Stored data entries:
===== src/rtl/sfifo_pkg.sv =====
`timescale 1ns/1ps
package sfifo_pkg;
    localparam int SAMPLE_W = 16;
    localparam int WORD_W   = 2 * SAMPLE_W;

    // One bus word: left sample in the low half, right sample in the high half
    typedef struct packed {
        logic [SAMPLE_W-1:0] right;
        logic [SAMPLE_W-1:0] left;
    } stereo_t;
endpackage


===== src/rtl/sfifo_store.sv =====
`timescale 1ns/1ps
module sfifo_store #(
    parameter int DEPTH  = 32,
    parameter int WORD_W = 32
) (
    input  logic                           clk,
    input  logic                           rst_n,
    input  logic                           clr,
    input  logic                           push,
    input  logic                           pop,
    input  logic [WORD_W-1:0]              wdata,
    output logic [WORD_W-1:0]              rdata,
    output logic [$clog2(DEPTH+1)-1:0]     count,
    output logic                           full,
    output logic                           empty,
    output logic                           popped
);
    localparam int AW = $clog2(DEPTH);
    localparam int CW = $clog2(DEPTH + 1);
    localparam logic [AW-1:0] LAST = AW'(DEPTH - 1);

    typedef struct packed {
        logic [AW-1:0] wp;
        logic [AW-1:0] rp;
        logic [CW-1:0] cnt;
    } ptr_s;

    ptr_s q, d;
    logic [WORD_W-1:0] mem [DEPTH];
    logic push_ok, pop_ok;

    assign full    = (q.cnt == CW'(DEPTH));
    assign empty   = (q.cnt == '0);
    assign push_ok = push && !full && !clr;
    assign pop_ok  = pop && !empty && !clr;
    assign rdata   = mem[q.rp];
    assign count   = q.cnt;
    assign popped  = pop_ok;

    always_comb begin
        d = q;
        if (clr) begin
            d = '0;
        end else begin
            if (push_ok) d.wp = (q.wp == LAST) ? '0 : q.wp + 1'b1;
            if (pop_ok)  d.rp = (q.rp == LAST) ? '0 : q.rp + 1'b1;
            d.cnt = q.cnt + CW'(push_ok) - CW'(pop_ok);
        end
    end

    always_ff @(posedge clk or negedge rst_n) begin
        if (!rst_n) q <= '0;
        else        q <= d;
    end

    always_ff @(posedge clk) begin
        if (push_ok) mem[q.wp] <= wdata;
    end

    // fill level never passes the depth
    a_r3_count_bounded: assert property (@(posedge clk) disable iff (!rst_n)
        q.cnt <= CW'(DEPTH));
endmodule


===== src/rtl/sfifo_pacer.sv =====
`timescale 1ns/1ps
module sfifo_pacer #(
    parameter int DWELL_W = 5
) (
    input  logic               clk,
    input  logic               rst_n,
    input  logic               arm,
    input  logic [DWELL_W-1:0] dwell,
    output logic               dreq
);
    typedef struct packed {
        logic               req;
        logic [DWELL_W-1:0] dw;
    } pace_s;

    pace_s q, d;

    always_comb begin
        d = q;
        if (q.req) begin
            if (!arm) begin
                d.req = 1'b0;
                d.dw  = dwell;
            end
        end else if (q.dw != '0) begin
            d.dw = q.dw - 1'b1;
        end else begin
            d.req = arm;
        end
    end

    always_ff @(posedge clk or negedge rst_n) begin
        if (!rst_n) q <= '0;
        else        q <= d;
    end

    assign dreq = q.req;

    // request stays low while the hold-off is still counting
    a_r9_dwell_hold: assert property (@(posedge clk) disable iff (!rst_n)
        (!q.req && q.dw != '0) |=> !q.req);
endmodule


===== src/rtl/sample_fifo_dreq.sv =====
`timescale 1ns/1ps
module sample_fifo_dreq #(
    parameter int DEPTH   = 32,
    parameter int THR_W   = 6,
    parameter int DWELL_W = 5
) (
    input  logic                              clk,
    input  logic                              rst_n,
    input  logic                              periph_en,
    input  logic                              flush,
    input  logic                              dreq_en,
    input  logic                              swap_lr,
    input  logic                              left_en,
    input  logic                              right_en,
    input  logic [THR_W-1:0]                  threshold,
    input  logic [DWELL_W-1:0]                dwell,
    input  logic                              wr_en,
    input  logic [sfifo_pkg::WORD_W-1:0]      wr_data,
    input  logic                              sample_tick,
    output logic [sfifo_pkg::SAMPLE_W-1:0]    left_out,
    output logic [sfifo_pkg::SAMPLE_W-1:0]    right_out,
    output logic                              dreq,
    output logic                              flush_done,
    output logic                              overflow,
    output logic [$clog2(DEPTH+1)-1:0]        level
);
    import sfifo_pkg::*;

    typedef struct packed {
        stereo_t hold;
        logic    ovf;
        logic    fl;
        logic    fd;
    } top_s;

    top_s q, d;
    logic clr, full, empty, popped, arm;
    logic [WORD_W-1:0] rdata;

    assign clr = !periph_en || flush;

    sfifo_store #(.DEPTH(DEPTH), .WORD_W(WORD_W)) u_store (
        .clk(clk), .rst_n(rst_n), .clr(clr),
        .push(wr_en), .pop(sample_tick), .wdata(wr_data),
        .rdata(rdata), .count(level), .full(full), .empty(empty),
        .popped(popped)
    );

    assign arm = dreq_en && !clr && (32'(level) <= 32'(threshold));

    sfifo_pacer #(.DWELL_W(DWELL_W)) u_pacer (
        .clk(clk), .rst_n(rst_n), .arm(arm), .dwell(dwell), .dreq(dreq)
    );

    always_comb begin
        d = q;
        if (!periph_en)  d.hold = '0;
        else if (popped) d.hold = stereo_t'(rdata);
        d.ovf = clr ? 1'b0 : (q.ovf | (wr_en & full));
        d.fl  = flush;
        d.fd  = flush & q.fl;
    end

    always_ff @(posedge clk or negedge rst_n) begin
        if (!rst_n) q <= '0;
        else        q <= d;
    end

    assign left_out   = !left_en  ? '0 : (swap_lr ? q.hold.right : q.hold.left);
    assign right_out  = !right_en ? '0 : (swap_lr ? q.hold.left  : q.hold.right);
    assign overflow   = q.ovf;
    assign flush_done = q.fd;

    // a disabled edge leaves the store empty and the flag clear
    a_r1_idle_when_off: assert property (@(posedge clk) disable iff (!rst_n)
        !periph_en |=> (level == '0 && !overflow));
    // overflow is sticky while enabled and not flushing
    a_r3_sticky_overflow: assert property (@(posedge clk) disable iff (!rst_n)
        (overflow && periph_en && !flush) |=> overflow);
    // a request follows a cycle at or below the threshold
    a_r8_dreq_level: assert property (@(posedge clk) disable iff (!rst_n)
        $rose(dreq) |-> $past(dreq_en && 32'(level) <= 32'(threshold)));
    // flush empties the store, and done only follows a flush
    a_r10_flush_empties: assert property (@(posedge clk) disable iff (!rst_n)
        flush |=> level == '0);
    a_r10_done_after_flush: assert property (@(posedge clk) disable iff (!rst_n)
        flush_done |-> $past(flush));
    // an empty store keeps the held pair
    a_r5_hold_on_empty: assert property (@(posedge clk) disable iff (!rst_n)
        (periph_en && empty) |=> $stable(q.hold));
endmodule


===== config.mk =====
export PLATFORM = sky130hd
export DESIGN_NAME = sample_fifo_dreq
export DESIGN_NICKNAME = d
export VERILOG_FILES = /design/src/rtl/sfifo_pkg.sv /design/src/rtl/sfifo_store.sv /design/src/rtl/sfifo_pacer.sv /design/src/rtl/sample_fifo_dreq.sv
export SDC_FILE = /design/constraint.sdc
export NUM_CORES = 1
export LEC_CHECK = 0
export BUFFER_PORTS_ARGS = -buffer_cell sky130_fd_sc_hd__buf_2
export CORE_ASPECT_RATIO = 0.9
export CORE_MARGIN = 3
export CORE_UTILIZATION = 40
export CTS_BUF_LIST = sky130_fd_sc_hd__clkbuf_8
export DETAILED_ROUTE_END_ITERATION = 6
export GPL_TIMING_DRIVEN = 0
export PLACE_DENSITY_LB_ADDON = 0.2
export SLEW_MARGIN = 20
export SYNTH_ARGS = -nofsm -noshare
export SYNTH_HDL_FRONTEND = slang
export SYNTH_SLANG_ARGS = --single-unit

===== constraint.sdc =====
create_clock -name clk -period 3.3 [get_ports clk]
set_input_delay 0.495 -clock clk [delete_from_list [all_inputs] [get_ports clk]]
set_output_delay 0.495 -clock clk [all_outputs]
set_load 0.02 [all_outputs]

==> metrics.txt <==
CP delay by family, top=simple AND/OR/NAND/NOR gates; TritonCTS Buffers=170; Mapped Cells=2083; core footprint=106000 sq um; Die ar.=111000 sq um; fillers=8758; CP max FO=16; Top Ports=94; r2r startpoint=u_store.count[2]; worst path cell trace=inv_1 > ha_1 > nand4bb_1 > nand2_1 > nor2_1 > nand2_2 > nor2_4 > buf_16 > buf_16; Syn Std Cell Area=42700 sq um; gr usage total=21.9%; Pwr Total=27.4 mW; Placement Cell Area=46200 sq um; CP most frequent cell=buf_16; Initial Util=40.4%; CP arrival=3680 ps; HP Class=in2async; routability congestion estimate=0.839; finished layout cell area=50300 sq um; share of cells above drive strength 1=29.9%; Peak supply drop=0.374 mV; DR WL/cell=30.1 um; reg-to-reg endpoint=u_store.mem[2][30]; f_max=315 MHz; overall routed net length=121000 um; CP bufs+invs=3; pin count of the biggest net entering global routing=45; Worst-Margin Slew=1140 ps; global-route wire length before repair=171000 um; chip height=316 um; crit start category=register; synth warn=0; drt via density=5.76; Worst Path Required=3810 ps; number of H-tree levels=4; top cell type's share of synthesized area=72.0%; post-synthesis net count=2160; Main synth FF type=edfxtp_1; R2R Setup Slk=120 ps; clock skew=37.1 ps; area leader, netlist=edfxtp_1; Critical Path End Type=register; Setup violations, final=0; number of placed instances, taps included=3600; Slew HR=23.8%; # DRC=0; Final min period=3180 ps; Post-Layout Cell Count=4002; Setup CP Type=reg2reg; antenna violations before repair=4; via count=23000; vias in the first global route=23700; Area contributors post-synth=edfxtp_1, mux4_2, dfrtp_1; Yosys reg bits=1081; top-count cell post-synth=edfxtp_1; outcome=finished clean; row count=113; asr flop ratio synth=5.27%; DRT iter0 DRCs=2581; Die Width=350 um; Max Slew Vio Count=0; CTS Buffer Depth=3; post-route ant nets=0; static leakage power=16.3 nW; P per Cell Area=546 nW/um^2; Worst-Skew Late Latency=820 ps; clk sinks=1081; post-DP HPWL=79800 um; R2R depth=9; fin crit share=96.3%; Final Net Count=2550; CP max stage delay=490 ps; PortBufs=92; Post-synth EDFFs=1024; Seq/Total Area, Yosys=75.3%; RSZ-0062 raised after global routing=true; CTS clk-pin slew, worst paths=60 ps; total gr overflow=0; TritonCTS clock tree=built; final hold viol count=0; top post-synthesis cells by count=edfxtp_1, mux4_2, mux2i_1; slowest stage cell on the critical path=nor2_4; max_cap viols=0; FF/Latch Area=32200 sq um; multi-input combinational cell area=9820 sq um; root buffer cell=clkbuf_8; synthesis-to-layout area growth=17.7%; Distinct cells, synth=60; Syn Area/Cell=20.5 sq um; drt first pass iters=5
## worst register-to-register path: stages, from the launching register on
cell,delay [ps]
dfrtp_1,410
inv_1,80
ha_1,220
nand4bb_1,140
nand2_1,230
nor2_1,470
nand2_2,400
nor2_4,500
buf_16,220
buf_16,180
## power breakdown
part / internal, mW / switching (mW)
clock: 5.28 / 5.33
combinational: 0.623 / 0.981
sequential: 15.1 / 0.104
total: 21.0 / 6.42
## registers in the layout, summed over array words and instances, names as in the netlist
signal and count:
u_store.count 6, q 33, u_pacer.dreq 1, flush_done 1
u_pacer.q 5, u_store.q 10, u_store.mem 1024, overflow 1
## routing by layer
| layer | part of all wire (%) | GRT usage [%] |
|---|---|---|
| met1 | 42 | 30.8 |
| met3 | 8.0 | 4.64 |
| met4 | 3.0 | 7.51 |
| met5 | 0 | 0 |
| met2 | 47 | 34.1 |
## repair_timing
action | 4_1_cts | 5_1_grt
hold endpoints to repair | 67 | 0
setup endpoints to repair | 408 | 169
pin swaps | 22 | 2
hold buffers | 9 | 0
setup buffers | 57 | 15
gates resized for setup | 5 | 8
## cell type report
cell class	instances	area share, %
well taps	1380	3.44
inverters	21	0.157
diodes	3	0.0149
clock buffers	175	4.79
flip-flops and latches	1081	64.0
repair buffers	218	4.76
multi-input cells	851	19.5
plain buffers	130	1.81
clock inverters	143	1.48
## worst max path at each step
stage	cells after the start	startpoint	endpoint	slack [ps]
final	9	u_store.count[2]	u_store.mem[2][30]	120
after global routing	16	u_store.count[3]	u_store.count[4]	-120
after CTS	8	u_store.count[2]	u_store.mem[13][16]	-30
after detailed placement	16	u_store.count[3]	u_store.count[4]	-290
after global placement	6	flush	u_store.mem[18][9]	-2380
after floorplan	7	u_store.count[2]	u_store.mem[30][0]	130
## cells by family after synthesis
logic type / Yosys count / synth area share, %
AO/OA/AOI/OAI: 223 / 3.69
XOR/XNOR: 3 / 0.0615
adder cells (fa/ha/maj): 24 / 0.721
buffers and inverters: 151 / 2.29
flip-flops: 1081 / 75.3
multiplexers: 324 / 14.1
AND/OR/NAND/NOR: 277 / 3.75
## placed cells by master, fill, tap and decap left out, types with 20 or more instances in the layout
cell	count
nor2_1	21
nand4_1	23
nor2_4	33
dfrtp_1	57
clkbuf_1	43
edfxtp_1	1024
buf_16	21
mux4_2	222
o21ai_1	20
a221oi_1	31
clkinv_1	32
a21oi_1	27
ha_1	23
nand2_1	48
nor2b_1	38
inv_1	94
buf_4	75
clkbuf_8	175
mux2i_1	100
buf_2	124
a22oi_1	51
and4_1	32
and3_1	26
buf_12	54
a31oi_1	33
## metrics by stage
step / worst slack (ps) / setup TNS, ps / hold slack (ps) / util [%]
2_1_floorplan: 134 / 0 / 199 / -
3_3_place_gp: -2380 / -2076220 / 440 / 42.4
3_5_place_dp: -295 / -50830 / 377 / 43.7
4_1_cts: -27.2 / -337 / 0.127 / 47.4
5_1_grt: -119 / -2110 / 52.2 / 47.5
6_report: 122 / 0 / 68.5 / 47.5
Note: power is estimated with default switching activity, not from simulation.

**PROBLEM REQUIREMENTS:** After locating the line that contains "pop && !empty && !clr;", please copy exactly every line from the start of the records through it, and nothing else.

**SOLUTION TO THIS EXERCISE:**
===== src/rtl/sfifo_pkg.sv =====
`timescale 1ns/1ps
package sfifo_pkg;
    localparam int SAMPLE_W = 16;
    localparam int WORD_W   = 2 * SAMPLE_W;

    // One bus word: left sample in the low half, right sample in the high half
    typedef struct packed {
        logic [SAMPLE_W-1:0] right;
        logic [SAMPLE_W-1:0] left;
    } stereo_t;
endpackage


===== src/rtl/sfifo_store.sv =====
`timescale 1ns/1ps
module sfifo_store #(
    parameter int DEPTH  = 32,
    parameter int WORD_W = 32
) (
    input  logic                           clk,
    input  logic                           rst_n,
    input  logic                           clr,
    input  logic                           push,
    input  logic                           pop,
    input  logic [WORD_W-1:0]              wdata,
    output logic [WORD_W-1:0]              rdata,
    output logic [$clog2(DEPTH+1)-1:0]     count,
    output logic                           full,
    output logic                           empty,
    output logic                           popped
);
    localparam int AW = $clog2(DEPTH);
    localparam int CW = $clog2(DEPTH + 1);
    localparam logic [AW-1:0] LAST = AW'(DEPTH - 1);

    typedef struct packed {
        logic [AW-1:0] wp;
        logic [AW-1:0] rp;
        logic [CW-1:0] cnt;
    } ptr_s;

    ptr_s q, d;
    logic [WORD_W-1:0] mem [DEPTH];
    logic push_ok, pop_ok;

    assign full    = (q.cnt == CW'(DEPTH));
    assign empty   = (q.cnt == '0);
    assign push_ok = push && !full && !clr;
    assign pop_ok  = pop && !empty && !clr;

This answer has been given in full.